Genus of flowering plants

Boopis is a genus of flowering plants in the family Calyceraceae, which includes eight species native to Chile and western Argentina.

The genus has been subject to several major revisions. In 2016 the genus as it was then circumscribed was found to be highly polyphyletic, and several species were moved to other genera.
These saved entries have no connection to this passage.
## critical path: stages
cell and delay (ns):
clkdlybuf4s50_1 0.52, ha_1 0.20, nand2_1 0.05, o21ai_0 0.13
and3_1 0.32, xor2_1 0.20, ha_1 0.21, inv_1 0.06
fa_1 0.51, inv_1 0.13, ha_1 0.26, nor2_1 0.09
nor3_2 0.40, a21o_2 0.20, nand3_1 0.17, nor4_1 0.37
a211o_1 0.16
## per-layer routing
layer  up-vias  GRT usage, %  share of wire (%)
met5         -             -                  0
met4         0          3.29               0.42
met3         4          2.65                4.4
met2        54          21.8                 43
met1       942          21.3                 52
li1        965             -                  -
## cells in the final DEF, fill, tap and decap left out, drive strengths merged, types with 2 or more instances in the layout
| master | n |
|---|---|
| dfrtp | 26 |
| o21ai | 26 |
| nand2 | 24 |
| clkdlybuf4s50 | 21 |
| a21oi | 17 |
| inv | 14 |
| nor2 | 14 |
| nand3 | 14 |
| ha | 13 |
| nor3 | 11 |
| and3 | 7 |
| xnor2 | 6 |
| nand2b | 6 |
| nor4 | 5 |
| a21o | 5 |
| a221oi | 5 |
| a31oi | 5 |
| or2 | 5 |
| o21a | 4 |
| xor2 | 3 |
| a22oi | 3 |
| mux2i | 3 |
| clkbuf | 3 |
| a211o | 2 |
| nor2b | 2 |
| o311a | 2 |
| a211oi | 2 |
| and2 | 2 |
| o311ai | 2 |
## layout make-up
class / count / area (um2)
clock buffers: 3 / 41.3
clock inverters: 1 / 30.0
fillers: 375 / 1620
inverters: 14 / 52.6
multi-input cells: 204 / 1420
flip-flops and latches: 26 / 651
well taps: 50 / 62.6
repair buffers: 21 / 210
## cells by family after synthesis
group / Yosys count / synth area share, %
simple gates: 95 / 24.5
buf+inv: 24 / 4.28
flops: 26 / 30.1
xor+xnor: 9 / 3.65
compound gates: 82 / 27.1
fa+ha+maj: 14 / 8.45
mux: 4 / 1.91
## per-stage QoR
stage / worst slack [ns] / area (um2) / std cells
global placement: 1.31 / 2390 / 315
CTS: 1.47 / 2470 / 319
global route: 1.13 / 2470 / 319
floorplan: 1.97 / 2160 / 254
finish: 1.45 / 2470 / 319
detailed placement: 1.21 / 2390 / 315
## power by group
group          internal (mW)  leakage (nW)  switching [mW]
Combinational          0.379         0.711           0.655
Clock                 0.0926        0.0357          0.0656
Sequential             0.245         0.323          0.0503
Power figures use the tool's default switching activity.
### src/rtl/pc_fetch_unit.sv
// Instruction fetch: program counter plus the IF/ID pipeline register, with stall and branch redirect.
// Latency: a redirect target is on pc one cycle after branch_taken; its instruction reaches IF/ID at the next advance.
// Backpressure: stall holds pc, IF/ID and fetch_count; branch_taken overrides stall and inserts a bubble.
module pc_fetch_unit #(
    parameter int               WIDTH     = 64,
    parameter logic [WIDTH-1:0] RESET_PC  = '0,
    parameter logic [31:0]      NOP_INSTR = 32'h00000013,
    parameter int               CNT_W     = 32
) (
    input  logic             clk,
    input  logic             reset,
    input  logic             stall,
    input  logic             branch_taken,
    input  logic [WIDTH-1:0] branch_target,
    input  logic [WIDTH-1:0] pc_plus4,
    input  logic [31:0]      instr,
    output logic [WIDTH-1:0] pc,
    output logic [WIDTH-1:0] if_id_pc,
    output logic [31:0]      if_id_instr,
    output logic             if_id_valid,
    output logic             misalign_err,
    output logic [CNT_W-1:0] fetch_count
);

    typedef enum logic [1:0] {
        RUN    = 2'd0,
        HOLD   = 2'd1,
        BUBBLE = 2'd2
    } state_t;

    state_t           state, state_nxt;
    logic [WIDTH-1:0] pc_nxt;
    logic [WIDTH-1:0] if_id_pc_nxt;
    logic [31:0]      if_id_instr_nxt;
    logic             if_id_valid_nxt;
    logic             misalign_err_nxt;
    logic [CNT_W-1:0] fetch_count_nxt;

    always_ff @(posedge clk) begin
        if (reset) begin
            state        <= BUBBLE;
            pc           <= RESET_PC;
            if_id_pc     <= '0;
            if_id_instr  <= NOP_INSTR;
            if_id_valid  <= 1'b0;
            misalign_err <= 1'b0;
            fetch_count  <= '0;
        end else begin
            state        <= state_nxt;
            pc           <= pc_nxt;
            if_id_pc     <= if_id_pc_nxt;
            if_id_instr  <= if_id_instr_nxt;
            if_id_valid  <= if_id_valid_nxt;
            misalign_err <= misalign_err_nxt;
            fetch_count  <= fetch_count_nxt;
        end
    end

    always_comb begin
        state_nxt        = state;
        pc_nxt           = pc;
        if_id_pc_nxt     = if_id_pc;
        if_id_instr_nxt  = if_id_instr;
        if_id_valid_nxt  = if_id_valid;
        misalign_err_nxt = misalign_err;
        fetch_count_nxt  = fetch_count;

        if (branch_taken) begin
            state_nxt       = BUBBLE;
            pc_nxt          = {branch_target[WIDTH-1:2], 2'b00};
            if_id_pc_nxt    = '0;
            if_id_instr_nxt = NOP_INSTR;
            if_id_valid_nxt = 1'b0;
            if (branch_target[1:0] != 2'b00)
                misalign_err_nxt = 1'b1;
        end else if (stall) begin
            state_nxt = HOLD;
            // A stall straight after a redirect keeps the bubble in ID.
            if (state == BUBBLE) begin
                state_nxt       = BUBBLE;
                if_id_pc_nxt    = '0;
                if_id_instr_nxt = NOP_INSTR;
                if_id_valid_nxt = 1'b0;
            end
        end else begin
            state_nxt       = RUN;
            pc_nxt          = pc_plus4;
            if_id_pc_nxt    = pc;
            if_id_instr_nxt = instr;
            if_id_valid_nxt = 1'b1;
            if (fetch_count != {CNT_W{1'b1}})
                fetch_count_nxt = fetch_count + 1'b1;
        end
    end

endmodule

### config.mk
export PLATFORM = sky130hd
export DESIGN_NAME = pc_fetch_unit
export DESIGN_NICKNAME = d
export VERILOG_FILES = /design/src/rtl/pc_fetch_unit.sv
export SDC_FILE = /design/constraint.sdc
export NUM_CORES = 1
export LEC_CHECK = 0
export BUFFER_PORTS_ARGS = -buffer_cell sky130_fd_sc_hd__buf_4
export CELL_PAD_IN_SITES_DETAIL_PLACEMENT = 1
export CELL_PAD_IN_SITES_GLOBAL_PLACEMENT = 1
export CORE_UTILIZATION = 34
export CTS_BUF_LIST = sky130_fd_sc_hd__clkbuf_4
export DETAILED_ROUTE_END_ITERATION = 6
export GPL_TIMING_DRIVEN = 0
export PLACE_DENSITY_LB_ADDON = 0.1
export SLEW_MARGIN = 10
export SYNTH_ARGS = -nofsm -noshare
export SYNTH_HDL_FRONTEND = slang
export SYNTH_SLANG_ARGS = --single-unit
### constraint.sdc
create_clock -name clk -period 2.15 [get_ports clk]
set_clock_uncertainty 0.15 [all_clocks]
set_input_delay 0.43 -clock clk [delete_from_list [all_inputs] [get_ports clk]]
set_output_delay 0.43 -clock clk [all_outputs]
set_load 0.02 [all_outputs]
==> Word level (Yosys, flattened, before mapping) <==
Cells that the tools add are included.
{ "totals": {"register_bits": 196, "input_bits": 164, "out_inout_bits": 194, "elab_cells": 31} }
{ "op_classes": {"addsub": 1, "eq_ne": 4, "n_mux": 10, "bitwise": 2, "n_reduce_logical": 5} }
{ "op_table": {"columns": ["operator", "n"], "rows": [
  ["64-bit 2-to-1 mux", 4],
  ["32-bit 2-to-1 mux", 2],
  ["32-bit by 1-bit adder with 32-bit output, second input constant", 1],
  ["32-bit inequality test, second input constant", 1],
  ["2-bit 2-to-1 mux", 2],
  ["2-bit by 1-bit inequality test with 1-bit output, second input constant", 2],
  ["3-bit AND reduction", 1],
  ["3-bit OR reduction", 1],
  ["2-bit equality test, second input constant", 1],
  ["1-bit 2-to-1 mux", 2],
  ["1-bit inverter", 2],
  ["2-bit AND reduction", 1],
  ["2-bit nonzero test", 1],
  ["2-bit OR reduction", 1]
]} }

==> Logic depth before layout (Yosys ltp) <==
Gate-level depths: netlist of run 1.
{ "logic_depth": {"depth_word": 3, "mapped_depth": 8} }

==> Least setup slack after synthesis of run 1 <==
Ideal clock, no wire load.
{ "synth_path": {"path_kind": "reg-to-reg", "from": "register fetch_count[0]", "to": "register fetch_count[8]", "setup_time_ps": 70, "arrival_ps": 1867, "slack_ps": 63, "stages_incl_launch_ff": 8, "path_buffers": 1, "path_cell_list": "dfxtp_1 ha_1 and3_1 and3_1 a31o_2 buf_2 or3_1 a21oi_1"} }
{ "synth_via": {"elab_chain_cells": 2, "elab_cells_between_ends": 3, "cone_classes": "1 x add/sub; 1 x eq/ne; 1 x reduce/logical"} }
{ "synth_rtl": {"columns": ["item", "line", "source"], "rows": [
  ["from (decl)", "22", "output logic [CNT_W-1:0] fetch_count"],
  ["from (signal assigned)", "55", "fetch_count <= fetch_count_nxt;"],
  ["branches (longest 2 deep; another with 32-bit by 1-bit adder with 32-bit output)", null, null]
]} }
Several ways; the timed one is not identified.
A chain may end at the register's enable or synchronous reset.

==> Final worst setup path of run 1 <==
{ "layout_path": {"from": "register fetch_count[0]", "to": "register fetch_count[2]"} }
The elaborated chain is that of the path after synthesis.

==> impl_metrics.json, run 1 <==
{
  "outcome": "finished, final reports clean",
  "hold_viol": 0,
  "portBuffers": 356,
  "cp.required_ns": 2.51,
  "htree_levels": 4,
  "ys.flop_type": "dfxtp_1",
  "synth-seq-area-share": 0.527,
  "io_pins": 358,
  "worstPathCellList": "ha_1 -> and3_4 -> and3_4 -> a31o_2 -> buf_4 -> or3_1 -> a21oi_2",
  "critPathMaxFanout": 10,
  "synth_area_um2": 7450,
  "gp_congestion": 0.809,
  "worst-endpoint-arrival_ns": 2.43,
  "power_density_nw_per_um2": 588,
  "switchingPower_mw": 2.03,
  "yosysUniqueCellTypes": 41,
  "place_ws_ns": -0.601,
  "dr.pass1.iters": 4,
  "drc_errors": 0,
  "placed_cells": 1408,
  "die_area_um2": 22500,
  "stdcell_count": 1555,
  "cp-start-kind": "flip-flop",
  "hpwl_um": 21500,
  "start_util": 0.351,
  "core_um2": 21200,
  "wl_met3_um": 2090,
  "fillerInstances": 2442,
  "tns_ns": 0,
  "clkTransAtPathRegs_ns": 0.18,
  "wl_per_cell_um": 19.6,
  "holdCritPathClass": "primary input to flip-flop",
  "setup_violations": 0,
  "max_freq_mhz": 482,
  "async_flop_share": 0,
  "syn_avg_cell_area_um2": 9.59,
  "cts_tree": "yes",
  "p_seq_frac": 0.549,
  "vdd_drop_max_mv": 0.405,
  "vias": 7925,
  "antenna_found_initial": 1,
  "clock_latency_ns": 0.60,
  "p_comb_frac": 0.173,
  "fin_crit_sh": 0.965,
  "wl_met2_um": 15300,
  "area_growth_pct": 60.2,
  "dieHeight_um": 150,
  "p_clk_frac": 0.279,
  "cp_num_cells": 7,
  "fin_ws_ns": 0.0749,
  "intPower_mw": 4.98,
  "crit_top_cell": "and3_4",
  "dpl_cell_area_um2": 10500,
  "synth_edf_count": 0,
  "whs_path_depth": 5,
  "p_leak_nw": 5.42,
  "ant_nets": 0,
  "worst_setup_path_end_kind": "flip-flop",
  "rows": 53,
  "grt_pass1_wl_um": 45600,
  "top_layer": "met4",
  "synth_nets": 942,
  "rsz0062_at_grt": "false",
  "postLayoutCoreUtil": 0.562,
  "grt_start_max_net_pins": 18,
  "die_x_um": 150,
  "drt-initial-drc-count": 239,
  "wl_met1_um": 12200,
  "vias_per_cell": 5.10,
  "cts_made_buffers": 17,
  "crit_family": "simple AND/OR/NAND/NOR gates",
  "cp_slowest_cell": "dfxtp_4",
  "critPathBufInv": 1,
  "cap_viol_max_count": 0,
  "switching_share": 0.289,
  "tightest_slew_ns": 0.986,
  "stdcell_area_um2": 11900,
  "clockRootBuffer": "clkbuf_4",
  "syn_inst": 777,
  "holdWs_ns": 0.0338,
  "yosysWarnings": 0,
  "slew_headroom": 0.343,
  "yosysTopAreaCell": "dfxtp_1",
  "grt_overflow": 0,
  "fin_crit_ns": 2.08,
  "finalMaxSlewViolations": 0,
  "yosys-top-cells-area": "dfxtp_1 53%, a22o_1 11%, mux2i_1 8.6%",
  "rr_worst_depth": 7,
  "grt.total_usage": 0.266,
  "clk_path_buf_depth": 2,
  "grt_pass1_vias": 8203,
  "nNetsFinal": 1432,
  "cts_num_sinks": 196,
  "total_power_mw": 7.01,
  "routed_wl_um": 30500,
  "drive_gt1_frac": 0.346,
  "synth_top_area_frac": 0.527,
  "crit_type": "flip-flop to flip-flop",
  "slowest_delay_ns": 0.37,
  "ys_ff_latch": 196
}
[worst reg2reg max path: stages (launching register included)]
cell and delay [ns]:
dfxtp_4 0.37, ha_1 0.22, and3_4 0.21, and3_4 0.18
a31o_2 0.26, buf_4 0.17, or3_1 0.33, a21oi_2 0.14
[placed cells by master (no fill, tap or decap), drive strengths merged, types with 12 or more instances in the layout]
cell	count
buf	385
nand2	17
or3	17
clkbuf	54
inv	13
nor2	139
a22o	93
dlygate4sd3	108
a21oi	88
dfxtp	196
mux2i	64
o21ai	19
nor3	12
[power groups by stage]
stage / registers, mW / clock network (mW) / logic, mW
CTS: 3.85 / 2.02 / 1.20
floorplan: 4.05 / 0 / 0.335
global route: 3.86 / 2.15 / 1.30
finish: 3.85 / 1.95 / 1.21
detailed placement: 3.93 / 0 / 1.02
global placement: 3.92 / 0 / 1.01
[synthesized netlist by cell type (4+ instances only)]
cell type and count:
a21oi_1 88, a22o_1 93, and3_1 4, and4_1 5
buf_1 7, buf_2 14, clkbuf_1 35, dfxtp_1 196
inv_1 9, mux2i_1 64, nand2_1 17, nand3_1 11
nand4_1 10, nor2_1 139, nor3_1 10, o21ai_0 18
o31ai_1 6, or3_1 17, or4_1 6
[metal layers]
metal  track usage  vias up
li1              -     3777
met1         0.300     3826
met2         0.479      277
met3        0.0707       45
met4        0.0960        0
met5             0        -
[path summary, 6_finish.rpt]
kind / from / end / slack [ns]
hold / removal: pc_plus4[18] / pc[18]$_SDFFE_PP0P_ / 0.03
setup / recovery: fetch_count[0]$_SDFFE_PP0P_ / fetch_count[2]$_SDFFE_PP0P_ / 0.07
setup reg to reg: fetch_count[0]$_SDFFE_PP0P_ / fetch_count[2]$_SDFFE_PP0P_ / 0.07
hold reg to reg: if_id_valid$_SDFFE_PP0P_ / if_id_valid$_SDFFE_PP0P_ / 0.31
[what timing repair did]
action | in CTS | in global routing
endpoints found under the hold margin | 98 | 0
endpoints found under the setup margin | 82 | 60
gates resized for setup | 15 | 20
hold buffers | 108 | 0
pin swaps | 3 | 5
setup buffers | 4 | 3
[registers in the layout (all words and copies together) (netlist names)]
register,count
misalign_err,1
pc,64
if_id_pc,64
fetch_count,32
state,2
if_id_valid,1
if_id_instr,32
[cells by family (layout without fill, tap and decap cells)]
logic type,Yosys count,count (layout),synth area share
simple gates,227,227,0.141
compound gates,217,217,0.201
flops,196,196,0.527
buf+inv,67,569,0.0381
mux,66,66,0.0890
xor+xnor,3,3,0.00353
fa+ha+maj,1,1,0.00168
other cells,0,1,0
[area by class of cell]
cell class              instances  area [um2]  area share
clock inverters                13         128      0.0107
clock buffers                  18         135      0.0113
repair buffers                471        3810       0.319
inverters                       9        33.8     0.00283
flip-flops and latches        196        3940       0.330
plain buffers                  58         263      0.0220
diodes                          1        2.50    0.000210
well taps                     275         344      0.0288
multi-input cells             514        3280       0.275
(Power assumes the default switching activity.)
==> run 2: changes to the inputs <==
--- a/config.mk
+++ b/config.mk
@@ -5,7 +5,7 @@
 export SDC_FILE = /design/constraint.sdc
 export NUM_CORES = 1
 export LEC_CHECK = 0
-export BUFFER_PORTS_ARGS = -buffer_cell sky130_fd_sc_hd__buf_4
+export BUFFER_PORTS_ARGS = -buffer_cell sky130_fd_sc_hd__buf_2
 export CELL_PAD_IN_SITES_DETAIL_PLACEMENT = 1
 export CELL_PAD_IN_SITES_GLOBAL_PLACEMENT = 1
 export CORE_UTILIZATION = 34
==> run 2 against run 1 <==
Against the previous run:
- register-to-register slack hardly changed
- sequential power hardly changed
- non-clock buffer count is 25 higher
- clock power is 3% lower
- global-route usage is 0.88 points lower
- flip-flop and latch count stayed put
- critical path depth is 1 lower
- utilization is 2.9 points lower
- largest cell class is now flip-flops and latches
==> impl_metrics.json, run 2 (same netlist as run 1, synthesis figures left out) <==
{
  "outcome": "finished, final reports clean",
  "holdCritPathClass": "primary input to flip-flop",
  "fin_crit_ns": 2.07,
  "worst-endpoint-arrival_ns": 2.45,
  "clkTransAtPathRegs_ns": 0.17,
  "drc_errors": 0,
  "drt-initial-drc-count": 232,
  "ant_nets": 0,
  "htree_levels": 4,
  "clock_latency_ns": 0.61,
  "start_util": 0.351,
  "largestRegisters": "if_id_pc x64, pc x64",
  "total_power_mw": 6.83,
  "final_cell_mix": "369 x buf_2, 186 x dfxtp_1, 138 x nor2_1",
  "grt.total_usage": 0.258,
  "wl_per_cell_um": 18.6,
  "gp_congestion": 0.809,
  "max_freq_mhz": 482,
  "vdd_drop_max_mv": 0.333,
  "fillerInstances": 2554,
  "fin_crit_sh": 0.965,
  "drive_gt1_frac": 0.343,
  "core_um2": 21200,
  "die_area_um2": 22500,
  "die_x_um": 150,
  "power_density_nw_per_um2": 603,
  "portBuffers": 356,
  "finalMaxSlewViolations": 0,
  "p_leak_nw": 5.39,
  "vias": 8043,
  "grt_pass1_wl_um": 44200,
  "hpwl_um": 21000,
  "hold_viol": 0,
  "multiInputGateArea_um2": 3290,
  "critPathMaxFanout": 6,
  "clk_path_buf_depth": 2,
  "crit_type": "flip-flop to flip-flop",
  "rows": 53,
  "nNetsFinal": 1457,
  "routed_wl_um": 29400,
  "cts_made_buffers": 17,
  "holdWs_ns": 0.0352,
  "io_pins": 358,
  "grt_start_max_net_pins": 19,
  "cap_viol_max_count": 0,
  "antenna_found_initial": 3,
  "tightest_slew_ns": 1.06,
  "setup_violations": 0,
  "seqCellArea_um2": 3940,
  "cts_tree": "yes",
  "slew_headroom": 0.292,
  "tns_ns": 0,
  "cp-start-kind": "flip-flop",
  "cp.required_ns": 2.52,
  "grt_pass1_vias": 8137,
  "layout_commonest_cell": "buf_2",
  "dieHeight_um": 150,
  "vias_per_cell": 5.08,
  "worst_setup_path_end_kind": "flip-flop",
  "grt_overflow": 0,
  "clockRootBuffer": "clkbuf_4",
  "dr.pass1.iters": 4,
  "area_growth_pct": 51.9,
  "cts_num_sinks": 196
}
run 2: per-stage QoR:
stage,util,setup slack [ns],cells,cell area [um2]
final,0.533,0.0762,1583,11300
after global routing,0.533,-0.00390,1582,11300
after CTS,0.530,0.00208,1576,11200
after detailed placement,0.451,-0.656,1408,9580
after global placement,0.451,-0.617,1408,9580
after floorplan,-,0.0626,777,7450
run 2: final cells by class:
cell class,instances,area share
well taps,275,0.0304
plain buffers,58,0.0241
diodes,3,0.000663
repair buffers,496,0.280
inverters,9,0.00299
multi-input cells,514,0.291
flip-flops and latches,196,0.348
clock buffers,18,0.0119
clock inverters,14,0.0111
run 2: path summary, 6_finish.rpt:
kind                                      from                           end  slack (ns)  depth (start not counted)
hold / removal                     pc_plus4[9]            pc[9]$_SDFFE_PP0P_        0.04                          5
setup / recovery  fetch_count[18]$_SDFFE_PP0P_  fetch_count[26]$_SDFFE_PP0P_        0.08                          6
setup reg to reg  fetch_count[18]$_SDFFE_PP0P_  fetch_count[26]$_SDFFE_PP0P_        0.08                          6
hold reg to reg       if_id_valid$_SDFFE_PP0P_      if_id_valid$_SDFFE_PP0P_        0.31                          2
run 2: critical path, cell delays in order (launching register included):
cell     delay [ns]
dfxtp_1        0.44
nand4_1        0.12
buf_4          0.17
nor4_4         0.32
nand4_1        0.27
or3_1          0.37
a21oi_1        0.14
run 2: per-layer routing:
layer | part of all wire | vias up | global-route usage
met3 | 0.063 | 46 | 0.0601
met1 | 0.41 | 3890 | 0.291
met2 | 0.50 | 266 | 0.463
met4 | 0.025 | 0 | 0.103
li1 | - | 3841 | -
met5 | 0 | - | 0
run 2: power by group:
group / total (mW) / internal [mW] / leakage (nW) / switching, mW
clock network: 1.89 / 0.509 / 0.137 / 1.38
logic: 1.10 / 0.524 / 3.65 / 0.575
registers: 3.84 / 3.75 / 1.60 / 0.0876
total: 6.83 / 4.79 / 5.39 / 2.04
run 2: timing repair:
action | in CTS | in global routing
setup buffers | 4 | 4
endpoints found under the setup margin | 79 | 39
hold endpoints to repair | 98 | 0
pin swaps | 2 | 3
gates resized for setup | 18 | 25
hold buffers | 132 | 0
==> run 3: changes to the inputs <==
--- a/config.mk
+++ b/config.mk
@@ -5,6 +5,7 @@
 export SDC_FILE = /design/constraint.sdc
 export NUM_CORES = 1
 export LEC_CHECK = 0
+export ABC_AREA = 1
 export BUFFER_PORTS_ARGS = -buffer_cell sky130_fd_sc_hd__buf_2
 export CELL_PAD_IN_SITES_DETAIL_PLACEMENT = 1
 export CELL_PAD_IN_SITES_GLOBAL_PLACEMENT = 1
==> run 3 against run 2 <==
Against the previous run:
- global-route usage is 1.1 points higher
- sequential share of layout area down 0.94 points
- final cell count is 15% higher
- worst setup slack got worse by 0.016 ns
- utilization decreased by 2.2 points
- count of clock-buffer cells in the layout rose by 1
- flip-flop and latch count unchanged
- register-to-register slack better by 0.10 ns
- critical endpoint is now misalign_err$_SDFFE_PP0P_
- total power increased by 1.6%
- routed wire length rose by 8.6%
- largest power group unchanged
- cell area up 2.3%
==> impl_metrics.json, run 3 <==
{
  "outcome": "finished, final reports clean",
  "hpwl_um": 22600,
  "vias_per_cell": 4.85,
  "grt_overflow": 0,
  "seqCellArea_um2": 3930,
  "power_density_nw_per_um2": 599,
  "async_flop_share": 0,
  "nNetsFinal": 1681,
  "largestRegisters": "if_id_pc x64, pc x64",
  "die_x_um": 154,
  "dpl_cell_area_um2": 9960,
  "drt-initial-drc-count": 386,
  "synth-seq-area-share": 0.501,
  "yosys-top-cells-area": "dfxtp_1 50%, nand2_1 8.5%, inv_1 6.9%",
  "ant_nets": 0,
  "yosysUniqueCellTypes": 28,
  "htree_levels": 4,
  "clkTransAtPathRegs_ns": 0.17,
  "yosysMostFrequentCell": "dfxtp_1",
  "r2r_start": "fetch_count[1]$_SDFFE_PP0P_",
  "ys.flop_type": "dfxtp_1",
  "min_from": "pc_plus4[62]",
  "gp_congestion": 0.824,
  "tightest_slew_ns": 0.695,
  "finalMaxSlewViolations": 0,
  "layout_commonest_cell": "buf_2",
  "drive_gt1_frac": 0.284,
  "fillerInstances": 2933,
  "fin_crit_sh": 0.972,
  "syn_inst": 1011,
  "p_leak_nw": 5.74,
  "area_growth_pct": 47.9,
  "cts_num_sinks": 196,
  "multiInputGateArea_um2": 3080,
  "stdcell_area_um2": 11600,
  "synth_area_um2": 7830,
  "slew_headroom": 0.537,
  "startpoint": "branch_taken",
  "io_pins": 358,
  "wl_per_cell_um": 17.6,
  "synth_edf_count": 0,
  "clockRootBuffer": "clkbuf_4",
  "worst_setup_path_end_kind": "flip-flop",
  "cap_viol_max_count": 0,
  "setup_violations": 0,
  "grt_start_max_net_pins": 20,
  "dr.pass1.iters": 4,
  "vdd_drop_max_mv": 0.376,
  "cts_tree": "yes",
  "antenna_found_initial": 2,
  "synth_nets": 1176,
  "syn_avg_cell_area_um2": 7.75,
  "die_area_um2": 23600,
  "vias": 8807,
  "rows": 55,
  "ys_ff_latch": 196,
  "holdCritPathClass": "primary input to flip-flop",
  "dieHeight_um": 154,
  "start_util": 0.346,
  "drc_errors": 0,
  "hold_viol": 0,
  "worst-endpoint-arrival_ns": 2.48,
  "final_cell_mix": "370 x buf_2, 195 x dfxtp_1, 177 x nand2_1",
  "synth_common_cells": "196 x dfxtp_1, 177 x nand2_1, 145 x inv_1, 110 x nor2_1, 94 x o21ai_0",
  "tns_ns": 0,
  "critPathMaxFanout": 10,
  "cp.required_ns": 2.54,
  "rsz0062_at_grt": "false",
  "crit_type": "primary input to flip-flop",
  "routed_wl_um": 31900,
  "max_freq_mhz": 479,
  "synth_top_area_frac": 0.501,
  "yosysWarnings": 0,
  "yosysTopAreaCell": "dfxtp_1",
  "clock_latency_ns": 0.59,
  "grt_pass1_vias": 8988,
  "core_um2": 22600,
  "clk_path_buf_depth": 2,
  "portBuffers": 355,
  "cp-start-kind": "primary input",
  "grt.total_usage": 0.269,
  "grt_pass1_wl_um": 48900,
  "fin_crit_ns": 2.09,
  "cts_made_buffers": 17
}
==> run 3: changes by cell type after synthesis, sizes merged, moves of 8 or more <==
cell	change
a22o	-33
mux2i	-64
o21ai	+103
nor3	-8
nor2	-19
a22oi	+32
nand3	+26
a21oi	-57
inv	+141
nand2	+164
or3	-17
==> run 3: final cells by class <==
type,count,area share
Inverter,151,0.0492
Antenna cell,2,0.000432
Timing Repair Buffer,486,0.267
Sequential cell,196,0.339
Clock inverter,13,0.0118
Buffer,56,0.0240
Multi-Input combinational cell,608,0.266
Clock buffer,19,0.0123
Tap cell,285,0.0308
==> run 3: worst paths after layout <==
check,endpoint,slack [ns],depth (start not counted)
worst max register to register,fetch_count[26]$_SDFFE_PP0P_,0.18,10
worst min register to register,if_id_pc[22]$_SDFFE_PP0P_,0.32,2
worst max-delay path,misalign_err$_SDFFE_PP0P_,0.06,7
worst min-delay path,pc[62]$_SDFFE_PP0P_,0.03,5
==> run 3: timing repair <==
item | 4_1_cts | 5_1_grt
gates resized for setup | 0 | 10
hold buffers | 131 | 0
setup endpoints to repair | 0 | 38
hold endpoints to repair | 84 | 0
buffers inserted | 0 | 0
==> run 3: worst max-delay path, cell delays in order <==
cell and delay [ns]:
buf_2 0.08, buf_2 0.30, clkbuf_2 0.30, o21ai_0 0.12
dlygate4sd3_1 0.58, a21oi_1 0.12, dlygate4sd3_1 0.55
==> run 3: power by group <==
| group | total, mW | internal (mW) | switching [mW] |
|---|---|---|---|
| logic | 1.12 | 0.509 | 0.613 |
| registers | 3.82 | 3.76 | 0.0602 |
| clock network | 2.00 | 0.551 | 1.45 |
==> run 3: metal layers <==
layer	track usage	up-vias	part of all wire	routed length, um
li1	-	4298	-	-
met1	0.297	4146	0.40	12900
met2	0.483	276	0.49	15800
met3	0.0671	87	0.063	2000
met4	0.125	0	0.041	1300
met5	0	-	0	0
In 2024 Pozner et al. placed Boopis anthemoides in the new monotypic genus Xiphodesma, and determined that Boopis was the correct name for the "pilose group" of Calyceraceae species which Pozner et al. had previously placed in Leucocera.

==Species==
Eight species are currently accepted:
- Boopis breviscapa Phil.
- Boopis eryngioides (J.Rémy) Pozner & Zijlstra
- Boopis horrida (Hicken) Pozner & Zijlstra
- Boopis leucanthema Poepp. ex Less.
- Boopis pterocalyx Zav.-Gallo, S.Denham & Pozner
- Boopis pusilla Phil.
- Boopis sessiliflora (Phil.) Pozner & Zijlstra
- Boopis sympaganthera (Ruiz & Pav.) Pozner & Zijlstra

===Formerly placed here===
- Xiphodesma anthemoides (Juss.) Pozner & Zijlstra (as Boopis anthemoides Juss.)